Diffusive O₂ uptake (DOU) (black), cathodic oxygen consumption (COC) as mean of triplicate cores (blue) and depth integrated cable bacteria density detected by FISH (red).

Figure 3

(A) Cable bacteria in incubated marine sediment targeted by the DSB706 probe, showing different phenotypes of cable bacteria with (a) 0.7 μm (t21) and (b) 1.2 μm (t21) diameters. (B) Different stages of cell division were detected in cells along the multicellular cables (1) daughter chromosomes located side by side, (2) cell division is initiated in the middle, (3) daughter chromosomes are located in the middle of the daughter cells. Scale bars, 10 μm.

Figure 4

Phylogenetic affiliation by maximum-likelihood of 16S rRNA sequences obtained in this study. Bootstrap support (1000 replicates) >50% is displayed at the nodes.

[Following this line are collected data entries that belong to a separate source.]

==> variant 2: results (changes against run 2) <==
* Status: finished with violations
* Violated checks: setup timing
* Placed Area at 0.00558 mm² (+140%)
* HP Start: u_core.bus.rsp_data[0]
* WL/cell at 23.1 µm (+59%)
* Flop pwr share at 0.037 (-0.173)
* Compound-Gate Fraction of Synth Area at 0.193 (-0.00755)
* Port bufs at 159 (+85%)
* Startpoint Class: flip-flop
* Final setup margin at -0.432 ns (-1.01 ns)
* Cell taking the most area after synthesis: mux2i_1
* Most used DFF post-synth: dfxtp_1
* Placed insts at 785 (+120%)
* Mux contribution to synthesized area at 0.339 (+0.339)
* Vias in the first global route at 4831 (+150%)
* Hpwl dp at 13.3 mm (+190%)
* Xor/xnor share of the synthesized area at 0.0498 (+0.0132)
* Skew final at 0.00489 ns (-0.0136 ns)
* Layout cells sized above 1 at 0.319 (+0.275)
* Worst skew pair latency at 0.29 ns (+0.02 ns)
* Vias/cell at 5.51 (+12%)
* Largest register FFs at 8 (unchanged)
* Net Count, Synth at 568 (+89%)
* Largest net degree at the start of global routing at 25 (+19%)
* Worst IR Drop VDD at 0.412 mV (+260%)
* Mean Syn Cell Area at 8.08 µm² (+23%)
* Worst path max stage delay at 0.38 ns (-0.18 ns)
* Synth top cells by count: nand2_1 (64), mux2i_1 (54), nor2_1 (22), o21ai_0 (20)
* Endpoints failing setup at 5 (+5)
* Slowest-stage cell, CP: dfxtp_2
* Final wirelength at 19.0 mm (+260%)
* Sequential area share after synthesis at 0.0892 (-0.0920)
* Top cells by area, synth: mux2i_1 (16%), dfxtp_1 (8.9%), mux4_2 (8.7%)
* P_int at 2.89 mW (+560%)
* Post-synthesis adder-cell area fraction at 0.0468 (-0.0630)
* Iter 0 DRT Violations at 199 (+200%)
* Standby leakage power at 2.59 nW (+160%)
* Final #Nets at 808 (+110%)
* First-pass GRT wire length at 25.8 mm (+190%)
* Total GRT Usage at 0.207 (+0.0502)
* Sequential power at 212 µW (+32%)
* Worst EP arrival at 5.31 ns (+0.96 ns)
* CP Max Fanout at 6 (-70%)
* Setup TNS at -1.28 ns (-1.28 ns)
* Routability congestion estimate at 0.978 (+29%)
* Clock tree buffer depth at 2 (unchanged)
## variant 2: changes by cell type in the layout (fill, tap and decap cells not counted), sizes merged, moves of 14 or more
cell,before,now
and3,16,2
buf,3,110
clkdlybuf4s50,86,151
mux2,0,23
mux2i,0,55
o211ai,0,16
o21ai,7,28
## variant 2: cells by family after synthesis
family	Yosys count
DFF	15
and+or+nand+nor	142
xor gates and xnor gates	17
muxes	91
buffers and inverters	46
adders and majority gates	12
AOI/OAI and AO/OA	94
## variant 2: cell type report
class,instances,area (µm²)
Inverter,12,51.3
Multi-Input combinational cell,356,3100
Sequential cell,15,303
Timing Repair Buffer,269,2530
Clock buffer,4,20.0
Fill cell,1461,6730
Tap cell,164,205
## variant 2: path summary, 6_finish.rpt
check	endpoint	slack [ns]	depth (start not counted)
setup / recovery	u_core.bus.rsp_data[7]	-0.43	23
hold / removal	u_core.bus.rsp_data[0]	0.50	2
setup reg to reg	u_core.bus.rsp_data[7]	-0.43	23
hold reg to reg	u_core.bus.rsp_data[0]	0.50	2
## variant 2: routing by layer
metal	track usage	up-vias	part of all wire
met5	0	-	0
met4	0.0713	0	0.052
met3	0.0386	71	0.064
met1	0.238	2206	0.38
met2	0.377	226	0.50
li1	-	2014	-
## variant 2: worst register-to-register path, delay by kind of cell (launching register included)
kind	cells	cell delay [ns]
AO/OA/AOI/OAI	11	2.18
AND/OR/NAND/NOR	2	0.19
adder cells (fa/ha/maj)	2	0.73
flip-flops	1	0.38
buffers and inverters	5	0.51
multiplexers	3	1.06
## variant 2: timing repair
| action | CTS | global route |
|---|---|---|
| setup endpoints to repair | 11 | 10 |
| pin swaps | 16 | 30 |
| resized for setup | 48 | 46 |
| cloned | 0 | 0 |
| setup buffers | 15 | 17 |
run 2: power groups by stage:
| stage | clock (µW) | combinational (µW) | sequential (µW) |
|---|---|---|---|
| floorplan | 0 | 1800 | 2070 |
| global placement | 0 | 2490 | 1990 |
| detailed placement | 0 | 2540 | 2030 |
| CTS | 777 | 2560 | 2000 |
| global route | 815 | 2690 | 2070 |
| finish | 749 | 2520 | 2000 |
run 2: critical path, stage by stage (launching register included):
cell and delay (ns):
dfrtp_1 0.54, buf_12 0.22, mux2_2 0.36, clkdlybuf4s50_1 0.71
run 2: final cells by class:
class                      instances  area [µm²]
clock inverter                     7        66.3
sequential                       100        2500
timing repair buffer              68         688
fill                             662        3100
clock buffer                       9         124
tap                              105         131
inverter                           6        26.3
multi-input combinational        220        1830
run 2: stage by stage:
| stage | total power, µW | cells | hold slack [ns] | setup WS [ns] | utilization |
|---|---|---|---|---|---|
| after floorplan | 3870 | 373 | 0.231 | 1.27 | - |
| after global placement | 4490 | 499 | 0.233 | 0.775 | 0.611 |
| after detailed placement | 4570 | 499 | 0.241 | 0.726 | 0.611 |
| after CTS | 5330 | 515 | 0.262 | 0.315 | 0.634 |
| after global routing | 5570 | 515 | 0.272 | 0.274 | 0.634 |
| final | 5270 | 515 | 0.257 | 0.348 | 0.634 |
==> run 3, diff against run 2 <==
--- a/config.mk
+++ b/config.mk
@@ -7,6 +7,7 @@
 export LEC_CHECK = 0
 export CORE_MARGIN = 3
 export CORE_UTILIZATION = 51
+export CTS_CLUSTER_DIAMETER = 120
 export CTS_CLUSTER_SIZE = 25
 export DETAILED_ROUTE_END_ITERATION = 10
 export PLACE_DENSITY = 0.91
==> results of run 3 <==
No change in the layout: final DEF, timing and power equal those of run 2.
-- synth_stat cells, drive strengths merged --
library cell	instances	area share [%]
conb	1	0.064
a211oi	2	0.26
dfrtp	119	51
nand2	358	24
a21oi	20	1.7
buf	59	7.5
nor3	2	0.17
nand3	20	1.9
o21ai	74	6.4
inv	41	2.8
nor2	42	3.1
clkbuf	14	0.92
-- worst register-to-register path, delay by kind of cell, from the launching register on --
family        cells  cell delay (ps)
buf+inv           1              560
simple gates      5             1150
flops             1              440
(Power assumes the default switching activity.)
**config.mk**
```make
export PLATFORM = sky130hd
export DESIGN_NAME = fetch_unit
export DESIGN_NICKNAME = d
export VERILOG_FILES = /design/src/rtl/fetch_unit.sv
export SDC_FILE = /design/constraint.sdc
export NUM_CORES = 1
export LEC_CHECK = 0
export BUFFER_PORTS_ARGS = -buffer_cell sky130_fd_sc_hd__buf_2
export CORE_AREA = 3 3 88 111
export CTS_BUF_LIST = sky130_fd_sc_hd__clkbuf_2
export DETAILED_ROUTE_END_ITERATION = 16
export DIE_AREA = 0 0 91 114
export PLACE_DENSITY = 0.82
export SYNTH_ARGS = -nofsm -noshare
export SYNTH_HDL_FRONTEND = slang
export SYNTH_SLANG_ARGS = --single-unit
```
**constraint.sdc**
```tcl
create_clock -name clk -period 3 [get_ports clk]
set_input_delay 0.3 -clock clk [delete_from_list [all_inputs] [get_ports clk]]
set_output_delay 0.3 -clock clk [all_outputs]
set_load 0.02 [all_outputs]
```
**src/rtl/fetch_unit.sv**
```systemverilog
// Instruction fetch: one outstanding imem request, one held instruction for decode, branch redirect.
// Outputs are decoded from registered state only; decode backpressure holds the instruction in place.
module fetch_unit #(
   parameter logic [31:0] RESET_PC = 32'h0000_0000
) (
   input  logic        clk,
   input  logic        rst_n,
   input  logic        take_branch,
   input  logic [31:0] branch_target,
   output logic        imem_req_valid,
   output logic [31:0] imem_req_addr,
   input  logic        imem_req_ready,
   input  logic        imem_rsp_valid,
   input  logic [31:0] imem_rsp_data,
   output logic        inst_valid,
   output logic [31:0] inst_out,
   output logic [31:0] inst_pc,
   input  logic        inst_ready,
   output logic        misalign_err
);

   localparam logic [2:0] S_IDLE  = 3'd0;
   localparam logic [2:0] S_REQ   = 3'd1;
   localparam logic [2:0] S_WAIT  = 3'd2;
   localparam logic [2:0] S_HOLD  = 3'd3;
   localparam logic [2:0] S_DRAIN = 3'd4;

   logic [2:0]  state_q, state_d;
   logic [31:0] pc_q, pc_d;
   logic [31:0] inst_q, inst_d;
   logic [31:0] ipc_q, ipc_d;
   logic        mis_q, mis_d;

   always_comb begin
      state_d = state_q;
      pc_d    = pc_q;
      inst_d  = inst_q;
      ipc_d   = ipc_q;
      mis_d   = 1'b0;
      if (take_branch) begin
         // Redirect wins over everything; an accepted or in-flight request must be drained.
         pc_d  = {branch_target[31:2], 2'b00};
         mis_d = (branch_target[1:0] != 2'b00);
         case (state_q)
            S_REQ:   state_d = imem_req_ready ? S_DRAIN : S_REQ;
            S_WAIT:  state_d = imem_rsp_valid ? S_REQ : S_DRAIN;
            S_DRAIN: state_d = S_DRAIN;
            default: state_d = S_REQ;
         endcase
      end else begin
         case (state_q)
            S_IDLE: state_d = S_REQ;
            S_REQ: begin
               if (imem_req_ready) state_d = S_WAIT;
            end
            S_WAIT: begin
               if (imem_rsp_valid) begin
                  inst_d  = imem_rsp_data;
                  ipc_d   = pc_q;
                  pc_d    = pc_q + 32'd4;
                  state_d = S_HOLD;
               end
            end
            S_HOLD: begin
               if (inst_ready) state_d = S_REQ;
            end
            S_DRAIN: begin
               if (imem_rsp_valid) state_d = S_REQ;
            end
            default: state_d = S_IDLE;
         endcase
      end
   end

   always_ff @(posedge clk) begin
      if (!rst_n) begin
         state_q <= S_IDLE;
         pc_q    <= RESET_PC;
         inst_q  <= 32'd0;
         ipc_q   <= 32'd0;
         mis_q   <= 1'b0;
      end else begin
         state_q <= state_d;
         pc_q    <= pc_d;
         inst_q  <= inst_d;
         ipc_q   <= ipc_d;
         mis_q   <= mis_d;
      end
   end

   assign imem_req_valid = (state_q == S_REQ);
   assign imem_req_addr  = pc_q;
   assign inst_valid     = (state_q == S_HOLD);
   assign inst_out       = inst_q;
   assign inst_pc        = ipc_q;
   assign misalign_err   = mis_q;

endmodule

```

Sequences obtained from single cable bacteria are shown in blue with their filament diameter indicated, sequences from bulk sediment rRNA are shown in red with the day of sampling indicated. Clone identifier and EMBL accession numbers are given in parentheses. The tree is rooted to Escherichia coli and Vibrio fischeri. The bar represents 10% estimated sequence difference.